Overview

When analyzing data we need ways to describe relationships between variables

  • Data visualizations provide a way to qualitatively describe relationships
  • Descriptive statistics provide a way to quantitatively describe relationships

If two variables share a relationship, we say these variables are associated. We can describe the association using descriptive statistics.

Right now we’re focusing on finding and describing associations between two categorical variables, or raw data that looks like this:

Name Type Selectivity
Capitol Technology University Private Not Selective
Bard College Private Not Selective
School of the Art Institute of Chicago Private Not Selective
Lyon College Private Selective
Morningside College Private Not Selective
DeSales University Private Not Selective
Wilberforce University Private Not Selective
California Institute of the Arts Private Selective

These data contain 2 categorical variables:

  1. Type - whether a college is public or private
  2. Selectivity - whether a college admits fewer than 50% of applicants (“selective”) or more than 50% of applicants (“not selective”)
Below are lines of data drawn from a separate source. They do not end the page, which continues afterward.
==> src/core/nba_map.vh <==
`ifndef NBA_MAP_VH
`define NBA_MAP_VH

// operation codes from the decoder
`define NBA_OP_ADD        3'h0
`define NBA_OP_SUM_WITH_CARRY_IN       3'h1
`define NBA_OP_SUB        3'h2
`define NBA_OP_DIFFERENCE_WITH_BORROW_IN       3'h3
`define NBA_OP_OR         3'h4
`define NBA_OP_AND        3'h5
`define NBA_OP_XOR        3'h6

// operand forms
`define NBA_FORM_REG_MEM  1'b0
`define NBA_FORM_MEM_IMM  1'b1

// register byte offsets
`define NBA_OFS_CTRL      4'h0
`define NBA_OFS_STATUS    4'h4
`define NBA_OFS_INDEX     4'h8
`define NBA_OFS_RESULT    4'hc

// control register field
`define NBA_CTRL_DEC      0

// status word fields
`define NBA_ST_IXE        0
`define NBA_ST_ZERO       1
`define NBA_ST_CARRY      2
`define NBA_ST_CMP        3

// status word location in data memory
`define NBA_PSW_ADDR      7'h7f

// reset values
`define NBA_RST_NIB       4'h0
`define NBA_RST_BIT       1'b0

// axi responses
`define NBA_RESP_OKAY     2'h0
`define NBA_RESP_SLVERR   2'h2

// decimal limits
`define NBA_DEC_MAX       5'h09
`define NBA_DEC_ADD_HI    5'h13
`define NBA_DEC_TEN       4'ha
`define NBA_SUB_NEG_LO    4'h6
`define NBA_DEC_BIG_TOP   2'h3
`define NBA_DEC_BIG_ADJ   2'h2

// sequencer states
`define NBA_ST_IDLE       1'b0
`define NBA_ST_EXEC       1'b1

`endif

==> src/core/nba_alu.v <==
// What this block does
// - add, subtract, with carry and with borrow
// - register with memory or memory with immediate
// - decimal flag and no-store flag steer arithmetic
// - binary carry on overflow or borrow
// - stored arithmetic result zero sets zero flag
// - no-store blocks arithmetic write-back, flags still update
// - no-store zero keeps zero flag, else clear
// - no-store still sets carry on overflow
// - decimal carry above nine or below zero
// - binary first, then decimal correction
// - out-of-range decimal gives carry and big nibble
// - decimal correction follows fixed table
// - no-store plus decimal updates flags only
// - write-back to status word overwrites flags
// - no-store on status word keeps proper flags
// - bitwise or, and, xor in both forms
// - logic ignores modes, keeps flags except on status word
// - index flag offsets memory operand address
// - carry feeds the low bit position
// - result goes to the first operand location
//
// Implementation choices: the address map and register access over AXI4-Lite.
`include "nba_map.vh"
module nba_alu
#(
  parameter RA_W     = 4,
  parameter MA_W     = 7,
  parameter [MA_W-1:0] PSW_ADDR = `NBA_PSW_ADDR
)
(
  // clock and reset
  input  wire            mclk,
  input  wire            sys_rst,
  // axi4-lite write address
  input  wire [3:0]      s_axi_awaddr,
  input  wire            s_axi_awvalid,
  output reg             s_axi_awready,
  // axi4-lite write data
  input  wire [31:0]     s_axi_wdata,
  input  wire [3:0]      s_axi_wstrb,
  input  wire            s_axi_wvalid,
  output reg             s_axi_wready,
  // axi4-lite write response
  output reg  [1:0]      s_axi_bresp,
  output reg             s_axi_bvalid,
  input  wire            s_axi_bready,
  // axi4-lite read address
  input  wire [3:0]      s_axi_araddr,
  input  wire            s_axi_arvalid,
  output reg             s_axi_arready,
  // axi4-lite read data
  output reg  [31:0]     s_axi_rdata,
  output reg  [1:0]      s_axi_rresp,
  output reg             s_axi_rvalid,
  input  wire            s_axi_rready,
  // operation request from the decoder
  input  wire            op_valid,
  output reg             op_ready,
  input  wire [2:0]      op_code,
  input  wire            op_form,
  input  wire [RA_W-1:0] op_reg_addr,
  input  wire [MA_W-1:0] op_mem_addr,
  input  wire [3:0]      op_imm,
  input  wire [3:0]      reg_rd_data,
  // data memory operand read
  output reg  [MA_W-1:0] mem_rd_addr,
  input  wire [3:0]      mem_rd_data,
  // result write-back
  output reg             wb_reg_we,
  output reg             wb_mem_we,
  output reg  [RA_W-1:0] wb_reg_addr,
  output reg  [MA_W-1:0] wb_mem_addr,
  output reg  [3:0]      wb_data,
  // status word flags and control register decimal flag
  output reg             carry_flag,
  output reg             result_null_flag,
  output reg             compare_no_store_flag,
  output reg             decimal_mode_flag,
  output reg             index_enable_flag
);

  // captured request
  reg            state_reg;
  reg [2:0]      code_reg;
  reg            form_reg;
  reg [RA_W-1:0] raddr_reg;
  reg [3:0]      imm_reg;
  reg [3:0]      rdat_reg;
  reg [MA_W-1:0] index_reg;
  localparam     ST_IDLE = `NBA_ST_IDLE;
  localparam     ST_EXEC = `NBA_ST_EXEC;
  // axi holding registers
  reg            aw_hold_reg;
  reg            w_hold_reg;
  reg [3:0]      aw_addr_reg;
  reg [31:0]     w_data_reg;
  reg            w_lane_reg;
  // indexed memory address
  wire [MA_W:0]   idx_sum = {1'b0, op_mem_addr} + {1'b0, index_reg};
  wire [MA_W-1:0] eff_addr = index_enable_flag ? idx_sum[MA_W-1:0] : op_mem_addr;
  // operand selection
  wire [3:0] opa = (form_reg == `NBA_FORM_MEM_IMM) ? mem_rd_data : rdat_reg;
  wire [3:0] opb = (form_reg == `NBA_FORM_MEM_IMM) ? imm_reg : mem_rd_data;
  wire is_arith = ~code_reg[2];
  wire is_sub   = code_reg[1];
  wire use_cy   = code_reg[0] & carry_flag;
  // binary arithmetic, bit 4 is carry or borrow
  wire [4:0] add_bin = {1'b0, opa} + {1'b0, opb} + {4'h0, use_cy};
  wire [4:0] sub_bin = {1'b0, opa} - {1'b0, opb} - {4'h0, use_cy};
  wire [4:0] bin_res = is_sub ? sub_bin : add_bin;
  wire [3:0] dec_nib;
  wire       dec_carry;
  nba_dec_corr u_dec_corr
  (
    .bin_in    (bin_res),
    .is_sub    (is_sub),
    .dec_nib   (dec_nib),
    .dec_carry (dec_carry)
  );
  // arithmetic result and carry
  wire [3:0] ar_nib = decimal_mode_flag ? dec_nib : bin_res[3:0];
  wire       ar_cy  = decimal_mode_flag ? dec_carry : bin_res[4];
  // logical result, the spare code acts as xor
  wire [3:0] lg_nib = (code_reg == `NBA_OP_OR)  ? (opa | opb) :
                      (code_reg == `NBA_OP_AND) ? (opa & opb) : (opa ^ opb);
  wire [3:0] res_nib = is_arith ? ar_nib : lg_nib;
  wire       exec    = (state_reg == ST_EXEC);
  wire       store   = ~is_arith | ~compare_no_store_flag;
  wire       to_mem  = (form_reg == `NBA_FORM_MEM_IMM);
  wire       to_psw  = exec & store & to_mem & (mem_rd_addr == PSW_ADDR);
  // zero flag next value
  wire zero_hit  = (ar_nib == `NBA_RST_NIB);
  wire zero_next = compare_no_store_flag ? (zero_hit & result_null_flag) : zero_hit;
  // axi decode
  wire do_write = aw_hold_reg & w_hold_reg & ~s_axi_bvalid;
  wire wr_ctrl  = do_write & w_lane_reg & (aw_addr_reg == `NBA_OFS_CTRL);
  wire wr_stat  = do_write & w_lane_reg & (aw_addr_reg == `NBA_OFS_STATUS);
  wire wr_index = do_write & w_lane_reg & (aw_addr_reg == `NBA_OFS_INDEX);
  wire wr_known = (aw_addr_reg == `NBA_OFS_CTRL) | (aw_addr_reg == `NBA_OFS_STATUS) |
                  (aw_addr_reg == `NBA_OFS_INDEX) | (aw_addr_reg == `NBA_OFS_RESULT);
  // request sequencer
  always @(posedge mclk or posedge sys_rst)
  begin
    if (sys_rst)
    begin
      state_reg   <= ST_IDLE;
      op_ready    <= 1'b1;
      code_reg    <= `NBA_OP_ADD;
      form_reg    <= `NBA_FORM_REG_MEM;
      raddr_reg   <= {RA_W{1'b0}};
      imm_reg     <= `NBA_RST_NIB;
      rdat_reg    <= `NBA_RST_NIB;
      mem_rd_addr <= {MA_W{1'b0}};
    end
    else
    begin
      case (state_reg)
        ST_IDLE:
        begin
          if (op_valid)
          begin
            state_reg   <= ST_EXEC;
            op_ready    <= 1'b0;
            code_reg    <= op_code;
            form_reg    <= op_form;
            raddr_reg   <= op_reg_addr;
            imm_reg     <= op_imm;
            rdat_reg    <= reg_rd_data;
            mem_rd_addr <= eff_addr;
          end
        end
        ST_EXEC:
        begin
          state_reg <= ST_IDLE;
          op_ready  <= 1'b1;
        end
        default:
        begin
          state_reg <= ST_IDLE;
          op_ready  <= 1'b1;
        end
      endcase
    end
  end
  // write-back
  always @(posedge mclk or posedge sys_rst)
  begin
    if (sys_rst)
    begin
      wb_reg_we   <= 1'b0;
      wb_mem_we   <= 1'b0;
      wb_reg_addr <= {RA_W{1'b0}};
      wb_mem_addr <= {MA_W{1'b0}};
      wb_data     <= `NBA_RST_NIB;
    end
    else
    begin
      wb_reg_we <= exec & store & ~to_mem;
      wb_mem_we <= exec & store & to_mem;
      if (exec)
      begin
        wb_reg_addr <= raddr_reg;
        wb_mem_addr <= mem_rd_addr;
        wb_data     <= res_nib;
      end
    end
  end

  // status word and control; hardware update wins over a software write
  always @(posedge mclk or posedge sys_rst)
  begin
    if (sys_rst)
    begin
      carry_flag            <= `NBA_RST_BIT;
      result_null_flag      <= `NBA_RST_BIT;
      compare_no_store_flag <= `NBA_RST_BIT;
      index_enable_flag     <= `NBA_RST_BIT;
      decimal_mode_flag     <= `NBA_RST_BIT;
      index_reg             <= {MA_W{1'b0}};
    end
    else
    begin
      if (wr_stat)
      begin
        carry_flag            <= w_data_reg[`NBA_ST_CARRY];
        result_null_flag      <= w_data_reg[`NBA_ST_ZERO];
        compare_no_store_flag <= w_data_reg[`NBA_ST_CMP];
        index_enable_flag     <= w_data_reg[`NBA_ST_IXE];
      end
      if (wr_ctrl)
        decimal_mode_flag <= w_data_reg[`NBA_CTRL_DEC];
      if (wr_index)
        index_reg <= w_data_reg[MA_W-1:0];
      if (exec & is_arith)
      begin
        carry_flag       <= ar_cy;
        result_null_flag <= zero_next;
      end
      if (to_psw)
      begin
        carry_flag            <= res_nib[`NBA_ST_CARRY];
        result_null_flag      <= res_nib[`NBA_ST_ZERO];
        compare_no_store_flag <= res_nib[`NBA_ST_CMP];
        index_enable_flag     <= res_nib[`NBA_ST_IXE];
      end
    end
  end

  // axi write channels
  always @(posedge mclk or posedge sys_rst)
  begin
    if (sys_rst)
    begin
      s_axi_awready <= 1'b1;
      s_axi_wready  <= 1'b1;
      s_axi_bvalid  <= 1'b0;
      s_axi_bresp   <= `NBA_RESP_OKAY;
      aw_hold_reg   <= 1'b0;
      w_hold_reg    <= 1'b0;
      aw_addr_reg   <= 4'h0;
      w_data_reg    <= 32'h0;
      w_lane_reg    <= 1'b0;
    end
    else
    begin
      if (s_axi_awvalid & s_axi_awready)
      begin
        aw_hold_reg   <= 1'b1;
        aw_addr_reg   <= {s_axi_awaddr[3:2], 2'h0};
        s_axi_awready <= 1'b0;
      end
      if (s_axi_wvalid & s_axi_wready)
      begin
        w_hold_reg   <= 1'b1;
        w_data_reg   <= s_axi_wdata;
        w_lane_reg   <= s_axi_wstrb[0];
        s_axi_wready <= 1'b0;
      end
      if (do_write)
      begin
        aw_hold_reg  <= 1'b0;
        w_hold_reg   <= 1'b0;
        s_axi_bvalid <= 1'b1;
        s_axi_bresp  <= wr_known ? `NBA_RESP_OKAY : `NBA_RESP_SLVERR;
      end
      if (s_axi_bvalid & s_axi_bready)
      begin
        s_axi_bvalid  <= 1'b0;
        s_axi_awready <= 1'b1;
        s_axi_wready  <= 1'b1;
      end
    end
  end

  // axi read channels
  reg [31:0] rd_mux;
  always @*
  begin
    rd_mux = 32'h0;
    case ({s_axi_araddr[3:2], 2'h0})
      `NBA_OFS_CTRL:   rd_mux[`NBA_CTRL_DEC] = decimal_mode_flag;
      `NBA_OFS_STATUS: rd_mux[3:0] = {compare_no_store_flag, carry_flag,
                                      result_null_flag, index_enable_flag};
      `NBA_OFS_INDEX:  rd_mux[MA_W-1:0] = index_reg;
      `NBA_OFS_RESULT: rd_mux[3:0] = wb_data;
      default:         rd_mux = 32'h0;
    endcase
  end

  always @(posedge mclk or posedge sys_rst)
  begin
    if (sys_rst)
    begin
      s_axi_arready <= 1'b1;
      s_axi_rvalid  <= 1'b0;
      s_axi_rdata   <= 32'h0;
      s_axi_rresp   <= `NBA_RESP_OKAY;
    end
    else
    begin
      if (s_axi_arvalid & s_axi_arready)
      begin
        s_axi_arready <= 1'b0;
        s_axi_rvalid  <= 1'b1;
        s_axi_rdata   <= rd_mux;
        s_axi_rresp   <= `NBA_RESP_OKAY;
      end
      else if (s_axi_rvalid & s_axi_rready)
      begin
        s_axi_rvalid  <= 1'b0;
        s_axi_arready <= 1'b1;
      end
    end
  end

endmodule // nba_alu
The first step in determining whether these variables are associated is to create two-way frequency table:

Not Selective Selective
Private 689 158
Public 163 27

This table shows us the frequencies of every combination of our two categorical variables. Because both categorical variables are binary, we can analyze the relationship between them using methods for contingency tables, which take the format:

Generic contingency table:

Event No Event
Exposure A B
No Exposure C D

Note that:

  • “Exposure”/“No Exposure” are categories of the binary explanatory variable.
  • “Event”/“No Event” are the categories of the binary response variable.

In our example, we might suspect that a college being “Private” is associated with an increased likelihood of the college being “Selective”, so we could opt to reorganize our two-way frequency table:

Selective Not Selective
Private 158 689
Public 27 163

In this rearranged table, the value “Private” is the exposure of interest, and the value “Selective” is the outcome of interest.

Describing an association

The frequencies in a contingency table are used to calculate the risk difference, relative risk, or odds ratio depending upon the application and how the data were collected. For illustrative purposes we’ll calculate all of them for this table, then we’ll discuss when each should be preferred.

  1. Risk difference
  • Difference in risk (ie: relative frequency of the outcome of interest: “Selective”) among each group created by the explanatory variable (ie: “Private” and “Public” colleges). ’

The “risk” of a private college being selective is: \(\tfrac{158}{158+689}=0.187\)

The “risk” of a public college being selective is: \(\tfrac{27}{27+163}=0.142\)

  • You should notice that these are row proportions, or proportions that condition on the variable “Type”.

The risk difference is \(0.187 - 0.142 = 0.045\). Whether this difference is large enough for us to decide that these variables are associated can be somewhat complicated. We’ll ultimately consider two criteria:

  1. Practical significance - based upon what we know about college admissions, is an absolute difference of 0.045 large enough to mean something?
  2. Statistical significance - a topic we’ll discuss extensively this semester after our first exam

\(~\)

  1. Relative risk (Risk ratio)

We already have the two risks necessary to calculate relative risk, it is found by:

\[\text{Relative Risk} = \tfrac{\text{Risk among group 1}}{\text{Risk among group 2}} = \tfrac{0.187}{0.142} = 1.32\]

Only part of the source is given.